Evolution of circulating thyroid hormone levels in preterm infants during the first week of life: perinatal influences and impact on neurodevelopment

Abstract

Abstract Background For several decades, transient hypothyroxinemia of prematurity (THOP) has been a topic of debate. The pathophysiology is incompletely understood and consensus on the therapeutic approach is lacking. This study aimed at gaining a better insight into the pathogenesis by studying the trends in thyroid hormone (TH) levels during the first week of life.
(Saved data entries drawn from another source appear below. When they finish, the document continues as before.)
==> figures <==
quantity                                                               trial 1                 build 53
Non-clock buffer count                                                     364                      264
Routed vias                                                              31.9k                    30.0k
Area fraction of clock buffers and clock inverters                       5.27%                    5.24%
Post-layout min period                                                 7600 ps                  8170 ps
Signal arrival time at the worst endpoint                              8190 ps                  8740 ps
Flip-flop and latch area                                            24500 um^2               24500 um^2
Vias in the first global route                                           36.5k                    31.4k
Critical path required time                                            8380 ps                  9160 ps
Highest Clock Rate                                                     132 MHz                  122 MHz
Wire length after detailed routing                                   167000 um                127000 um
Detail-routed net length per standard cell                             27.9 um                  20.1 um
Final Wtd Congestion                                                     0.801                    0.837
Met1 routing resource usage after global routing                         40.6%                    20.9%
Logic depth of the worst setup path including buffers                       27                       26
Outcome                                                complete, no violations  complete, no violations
umber:
Design Basys3_Abacus_Top, start of the top module:
 module Basys3_Abacus_Top(
	 input clk,
	 input rst,
    input btnC,
    input btnR,
    input btnU,
    input [15:0] sw,
     output [6:0] seg,
     output dp,
     output [3:0] an,
     output [15:0] led
 );
Settings: LEC_CHECK=0, ABC_AREA=1, CAP_MARGIN=15, CELL_PAD_IN_SITES_DETAIL_PLACEMENT=1, CELL_PAD_IN_SITES_GLOBAL_PLACEMENT=2, CORE_ASPECT_RATIO=0.65, CORE_MARGIN=2, CORE_UTILIZATION=55, CTS_CLUSTER_SIZE=31, HOLD_SLACK_MARGIN=-0.05, MAX_ROUTING_LAYER=met4, MIN_ROUTING_LAYER=met2, SETUP_SLACK_MARGIN=0.31, SLEW_MARGIN=40, TNS_END_PERCENT=35; clock period 5.5 ns.
run.sh (not shown) runs the stock make flow with config.mk's settings and CLKGATE_MAP_FILE=.
Run status, umber: aborted in global placement without I/O, error GPL-0301
## module_mini_cpu
module module_mini_cpu(
    input clk,               
    input rst,               
    input power,             
    input send,              
    input [17:0] switches,   
    output wire [7:0] data,  
    output wire rs,          
    output wire rw,          
    output wire en,          
    output wire lcd_on,      
    output wire lcd_blon     
);
export LEC_CHECK = 0
export CAP_MARGIN = 20
export CELL_PAD_IN_SITES_GLOBAL_PLACEMENT = 2
export CORE_ASPECT_RATIO = 0.62
export CORE_MARGIN = 2
export CORE_UTILIZATION = 26
export GPL_ROUTABILITY_DRIVEN = 1
export GPL_TIMING_DRIVEN = 0
export MIN_ROUTING_LAYER = met2
export PLACE_DENSITY_LB_ADDON = 0.25
export SETUP_SLACK_MARGIN = 2.63
export SLEW_MARGIN = 25
export TNS_END_PERCENT = 25
create_clock -name core_clock -period 10.0 [get_ports {clk}]
run.sh (not shown) runs the stock make flow with config.mk's settings and CLKGATE_MAP_FILE=.
The baseline completed and failed the layout checks on setup timing.
Edit:
==> flow/config.mk (replaced) <==
export PLATFORM = sky130hd
export DESIGN_NAME = module_mini_cpu
export DESIGN_NICKNAME = module_mini_cpu
export VERILOG_FILES = /design/flow/design.v
export SDC_FILE = /design/flow/constraint.sdc
export NUM_CORES = 4
export LEC_CHECK = 0
export CAP_MARGIN = 20
export CORE_MARGIN = 2
export CORE_UTILIZATION = 72
export CTS_CLUSTER_SIZE = 35
export SLEW_MARGIN = 20
==> flow/constraint.sdc (replaced) <==
create_clock -name core_clock -period 14.4 [get_ports {clk}]
set_input_delay 2.8800 -clock core_clock [delete_from_list [all_inputs] [get_ports {clk}]]
set_output_delay 2.8800 -clock core_clock [all_outputs]
set_load 0.01 [all_outputs]
Outcome:
- The changed run finished with timing, DRC and antenna clean
- die size went down by 63%
- global-route usage went up by 10 points
- maximum frequency went down by 0.45%
- utilization went up by 48 points
- critical path depth went down by 5
- final cell count went down by 24%
- clock skew went down by 60 ps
Methods This single-center prospective observational study analyzed the plasma levels of total thyroxine (T4) and free thyroxine (fT4), total triiodothyronine (T3), thyroid-stimulating hormone (TSH) and T4-binding globulin (TBG) in cord blood and at the end of the first week of life in 120 preterm infants (gestational age [GA] <37 weeks). The change over time was calculated (delta, ∆). The impact of perinatal and subsequently postnatal variables on ∆ was studied by hierarchical multiple regression. The impact of ∆ on the neurodevelopmental outcome at the corrected ages of 9 and 24 months, measured by the Bayley Scales of Infant Development (BSID)-II, was assessed by logistic regression. Results ∆fT4 levels were negatively affected by GA and use of dopamine, whereas only GA was associated with low ∆T3 levels. Negative ∆fT4 levels were present in 75% of the extremely low-for-gestational-age infants, whereas 23.5% had a negative ∆T3 level. There was an increased risk for an abnormal mental developmental score (<85) with decreasing ∆T3 at 9 months, corrected age, but not at 24 months. Conclusions A negative evolution in circulating TH levels is principally an immaturity phenomenon, whereas dopamine can further suppress the hypothalamic-pituitary-thyroid axis. There is at least a temporary negative effect of this evolution on the infants’ neurodevelopment.